Last Monday, I offered a dark scenario to start off your workweek: the prospect of a highly pathogenic zoonotic virus spreading feverishly around the globe—or, as I should have titled the column: “Hi, everyone. How was your weekend?”

Today, I am determined to keep things upbeat—so again, let’s discuss the ongoing threat of pandemic. But this time, here’s a far more hopeful spin: It may well be that the oldest threat to humankind—the spread of infection—is the one where the newest digital health technology can have the greatest impact.

The Journal of Infectious Diseases, the flagship publication of the Infectious Diseases Society of America, devoted its December issue to ways in which big data—and a host of new electronic tracking platforms for both medical and non-medical events—can be used to vastly improve our traditional disease surveillance systems (which, frankly, are terribly flawed now). And with the number of scholarly articles on the subject having risen exponentially since 2001 (see the chart below), there’s a tremendous amount of information out there about what works and what doesn’t.

From: Big Data for Infectious Disease Surveillance and Modeling

Figure Legend: Exponential increase since the early 2000s in publications at the intersection of big data and infectious diseases. Annual trends in the number of publications were identified through a Scopus search for articles published between 1980 and 2015, using the following keywords: (big data AND infectious diseases) OR (big data AND epidemics) OR (digital epidemiology AND infectious diseases). SOURCE: J Infect Dis. 2016;214(suppl_4):S375-S379. doi:10.1093/infdis/jiw400 Published by Oxford University Press for the Infectious Diseases Society of America 2016. This work is written by (a) US Government employee(s) and is in the public domain in the US.

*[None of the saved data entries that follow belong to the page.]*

`src/rtl/dmem_rsp_collector.sv`:
```
`default_nettype none
// ============================================================================
// Module   : dmem_rsp_collector
// Purpose  : Gathers per-lane TileLink D beats of outstanding loads by source
//            tag and issues one packed dcache response per request.
// Revision : 1.0
// ============================================================================
module dmem_rsp_collector #(
    parameter int NUM_LANES   = 4,
    parameter int TAG_WIDTH   = 10,
    parameter int DATA_WIDTH  = 32,
    parameter int NUM_ENTRIES = 4
) (
    input  logic                            clk_i,
    input  logic                            rst_ni,
    input  logic                            alloc_valid_i,
    input  logic [TAG_WIDTH-1:0]            alloc_tag_i,
    input  logic [NUM_LANES-1:0]            alloc_tmask_i,
    output logic                            alloc_ready_o,
    input  logic [NUM_LANES-1:0]            lane_d_valid_i,
    input  logic [NUM_LANES*3-1:0]          lane_d_opcode_i,
    input  logic [NUM_LANES*TAG_WIDTH-1:0]  lane_d_source_i,
    input  logic [NUM_LANES*DATA_WIDTH-1:0] lane_d_data_i,
    output logic [NUM_LANES-1:0]            lane_d_ready_o,
    output logic                            rsp_valid_o,
    output logic [TAG_WIDTH-1:0]            rsp_tag_o,
    output logic [NUM_LANES-1:0]            rsp_tmask_o,
    output logic [NUM_LANES*DATA_WIDTH-1:0] rsp_data_o,
    input  logic                            rsp_ready_i,
    output logic                            err_unexpected_o
);

    localparam int         IDX_W       = (NUM_ENTRIES > 1) ? $clog2(NUM_ENTRIES) : 1;
    localparam logic [2:0] OP_ACK      = 3'd0;
    localparam logic [2:0] OP_ACK_DATA = 3'd1;

    typedef enum logic [1:0] {
        ST_FREE     = 2'd0,
        ST_PENDING  = 2'd1,
        ST_COMPLETE = 2'd2
    } entry_state_e;

    entry_state_e          state_q [NUM_ENTRIES];
    entry_state_e          state_d [NUM_ENTRIES];
    logic [TAG_WIDTH-1:0]  tag_q   [NUM_ENTRIES];
    logic [TAG_WIDTH-1:0]  tag_d   [NUM_ENTRIES];
    logic [NUM_LANES-1:0]  exp_q   [NUM_ENTRIES];
    logic [NUM_LANES-1:0]  exp_d   [NUM_ENTRIES];
    logic [NUM_LANES-1:0]  recv_q  [NUM_ENTRIES];
    logic [NUM_LANES-1:0]  recv_d  [NUM_ENTRIES];
    logic [DATA_WIDTH-1:0] data_q  [NUM_ENTRIES][NUM_LANES];
    logic [DATA_WIDTH-1:0] data_d  [NUM_ENTRIES][NUM_LANES];

    logic             lock_q, lock_d;
    logic [IDX_W-1:0] lock_idx_q, lock_idx_d;
    logic             err_q, err_d;
    logic             ready_q;

    logic             free_found;
    logic [IDX_W-1:0] free_idx;
    logic             tag_busy;
    logic             cmp_found;
    logic [IDX_W-1:0] cmp_idx;
    logic             alloc_fire;
    logic [IDX_W-1:0] rsp_idx;
    logic             rsp_fire;
    logic             err_beat;
    logic             lane_match;
    logic [NUM_LANES-1:0] beat_hit [NUM_ENTRIES];

    // Lowest FREE slot, tag-collision detect, lowest COMPLETE slot.
    always_comb begin
        free_found = 1'b0;
        free_idx   = '0;
        tag_busy   = 1'b0;
        cmp_found  = 1'b0;
        cmp_idx    = '0;
        for (int e = 0; e < NUM_ENTRIES; e++) begin
            if (state_q[e] == ST_FREE) begin
                if (!free_found) begin
                    free_found = 1'b1;
                    free_idx   = IDX_W'(e);
                end
            end else if (tag_q[e] == alloc_tag_i) begin
                tag_busy = 1'b1;
            end
            if (state_q[e] == ST_COMPLETE && !cmp_found) begin
                cmp_found = 1'b1;
                cmp_idx   = IDX_W'(e);
            end
        end
    end

    assign alloc_ready_o = free_found && !tag_busy;
    assign alloc_fire    = alloc_valid_i && alloc_ready_o && (|alloc_tmask_i);

    // A presented response is pinned to its slot until it fires.
    assign rsp_idx     = lock_q ? lock_idx_q : cmp_idx;
    assign rsp_valid_o = cmp_found;
    assign rsp_fire    = rsp_valid_o && rsp_ready_i;

    // Per-lane beat matching against registered entry state only.
    always_comb begin
        err_beat   = 1'b0;
        lane_match = 1'b0;
        for (int e = 0; e < NUM_ENTRIES; e++) begin
            beat_hit[e] = '0;
        end
        for (int i = 0; i < NUM_LANES; i++) begin
            lane_match = 1'b0;
            if (ready_q && lane_d_valid_i[i]) begin
                if (lane_d_opcode_i[i*3 +: 3] == OP_ACK_DATA) begin
                    for (int e = 0; e < NUM_ENTRIES; e++) begin
                        if (state_q[e] == ST_PENDING &&
                            tag_q[e] == lane_d_source_i[i*TAG_WIDTH +: TAG_WIDTH] &&
                            exp_q[e][i] && !recv_q[e][i]) begin
                            beat_hit[e][i] = 1'b1;
                            lane_match     = 1'b1;
                        end
                    end
                    if (!lane_match) begin
                        err_beat = 1'b1;
                    end
                end else if (lane_d_opcode_i[i*3 +: 3] != OP_ACK) begin
                    err_beat = 1'b1;
                end
            end
        end
    end

    // Entry FSM next state.
    always_comb begin
        for (int e = 0; e < NUM_ENTRIES; e++) begin
            state_d[e] = state_q[e];
            tag_d[e]   = tag_q[e];
            exp_d[e]   = exp_q[e];
            recv_d[e]  = recv_q[e];
            for (int i = 0; i < NUM_LANES; i++) begin
                data_d[e][i] = data_q[e][i];
            end
            case (state_q[e])
                ST_FREE: begin
                    if (alloc_fire && free_idx == IDX_W'(e)) begin
                        state_d[e] = ST_PENDING;
                        tag_d[e]   = alloc_tag_i;
                        exp_d[e]   = alloc_tmask_i;
                        recv_d[e]  = '0;
                        for (int i = 0; i < NUM_LANES; i++) begin
                            data_d[e][i] = '0;
                        end
                    end
                end
                ST_PENDING: begin
                    recv_d[e] = recv_q[e] | beat_hit[e];
                    for (int i = 0; i < NUM_LANES; i++) begin
                        if (beat_hit[e][i]) begin
                            data_d[e][i] = lane_d_data_i[i*DATA_WIDTH +: DATA_WIDTH];
                        end
                    end
                    if ((recv_q[e] | beat_hit[e]) == exp_q[e]) begin
                        state_d[e] = ST_COMPLETE;
                    end
                end
                ST_COMPLETE: begin
                    if (rsp_fire && rsp_idx == IDX_W'(e)) begin
                        state_d[e] = ST_FREE;
                    end
                end
                default: begin
                    state_d[e] = ST_FREE;
                end
            endcase
        end
    end

    always_comb begin
        lock_d     = lock_q;
        lock_idx_d = lock_idx_q;
        if (rsp_fire) begin
            lock_d = 1'b0;
        end else if (rsp_valid_o) begin
            lock_d     = 1'b1;
            lock_idx_d = rsp_idx;
        end
        err_d = err_q | err_beat;
    end

    always_ff @(posedge clk_i or negedge rst_ni) begin
        if (!rst_ni) begin
            for (int e = 0; e < NUM_ENTRIES; e++) begin
                state_q[e] <= ST_FREE;
                tag_q[e]   <= '0;
                exp_q[e]   <= '0;
                recv_q[e]  <= '0;
                for (int i = 0; i < NUM_LANES; i++) begin
                    data_q[e][i] <= '0;
                end
            end
            lock_q     <= 1'b0;
            lock_idx_q <= '0;
            err_q      <= 1'b0;
            ready_q    <= 1'b0;
        end else begin
            for (int e = 0; e < NUM_ENTRIES; e++) begin
                state_q[e] <= state_d[e];
                tag_q[e]   <= tag_d[e];
                exp_q[e]   <= exp_d[e];
                recv_q[e]  <= recv_d[e];
                for (int i = 0; i < NUM_LANES; i++) begin
                    data_q[e][i] <= data_d[e][i];
                end
            end
            lock_q     <= lock_d;
            lock_idx_q <= lock_idx_d;
            err_q      <= err_d;
            ready_q    <= 1'b1;
        end
    end

    assign lane_d_ready_o   = {NUM_LANES{ready_q}};
    assign err_unexpected_o = err_q;
    assign rsp_tag_o        = rsp_valid_o ? tag_q[rsp_idx] : '0;
    assign rsp_tmask_o      = rsp_valid_o ? exp_q[rsp_idx] : '0;

    always_comb begin
        rsp_data_o = '0;
        for (int i = 0; i < NUM_LANES; i++) begin
            if (rsp_valid_o) begin
                rsp_data_o[i*DATA_WIDTH +: DATA_WIDTH] = data_q[rsp_idx][i];
            end
        end
    end

endmodule
`default_nettype wire

```
==> config.mk <==
export PLATFORM = sky130hd
export DESIGN_NAME = cc_datapath_sequencer
export DESIGN_NICKNAME = d
export VERILOG_FILES = /design/src/rtl/cc_datapath_sequencer.sv
export SDC_FILE = /design/constraint.sdc
export NUM_CORES = 1
export LEC_CHECK = 0
export ABC_AREA = 1
export BUFFER_PORTS_ARGS = -buffer_cell sky130_fd_sc_hd__buf_4
export CAP_MARGIN = 20
export CORE_ASPECT_RATIO = 2
export CORE_MARGIN = 2
export CORE_UTILIZATION = 45
export DETAILED_ROUTE_END_ITERATION = 10
export PLACE_DENSITY = 0.79
export SYNTH_ARGS = -nofsm -noshare
export SYNTH_HDL_FRONTEND = slang
export SYNTH_SLANG_ARGS = --single-unit
==> constraint.sdc <==
create_clock -name CC_DATAPATH_SEQUENCER_CLOCK_50 -period 2.93 [get_ports CC_DATAPATH_SEQUENCER_CLOCK_50]
set_input_delay 0.1465 -clock CC_DATAPATH_SEQUENCER_CLOCK_50 [delete_from_list [all_inputs] [get_ports CC_DATAPATH_SEQUENCER_CLOCK_50]]
set_output_delay 0.1465 -clock CC_DATAPATH_SEQUENCER_CLOCK_50 [all_outputs]
set_load 0.01 [all_outputs]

As Jihye Choi and colleagues at Seoul National University’s School of Public Health reviewed in another journal this past December (really worth reading), there are three fundamental limitations of many current disease-surveillance systems. The first is language interoperability. Most tend to be in English—even when the centers of outbreaks are frequently in non-English-speaking regions. Second, the networks are often “excessively complex” requiring costly upkeep. And finally, these largely passive systems, run by national public health authorities, often lag in reporting local events—a big problem when speed is of the essence. (That’s what we saw, for example, in the latest Ebola outbreak in West Africa.)

Two new approaches worth checking out are ResistanceOpen, developed by a team of epidemiologists, clinicians, and data experts at Boston Children’s Hospital, and the Global Virome Project.

The first is a very cool interactive global map tracking reports of antimicrobial resistance, based on both public records and data submitted by independent users of this “open-collaboration database.” (Want a cheap thrill? Type in your zip code here and discover what superbugs are lurking in your backyard.)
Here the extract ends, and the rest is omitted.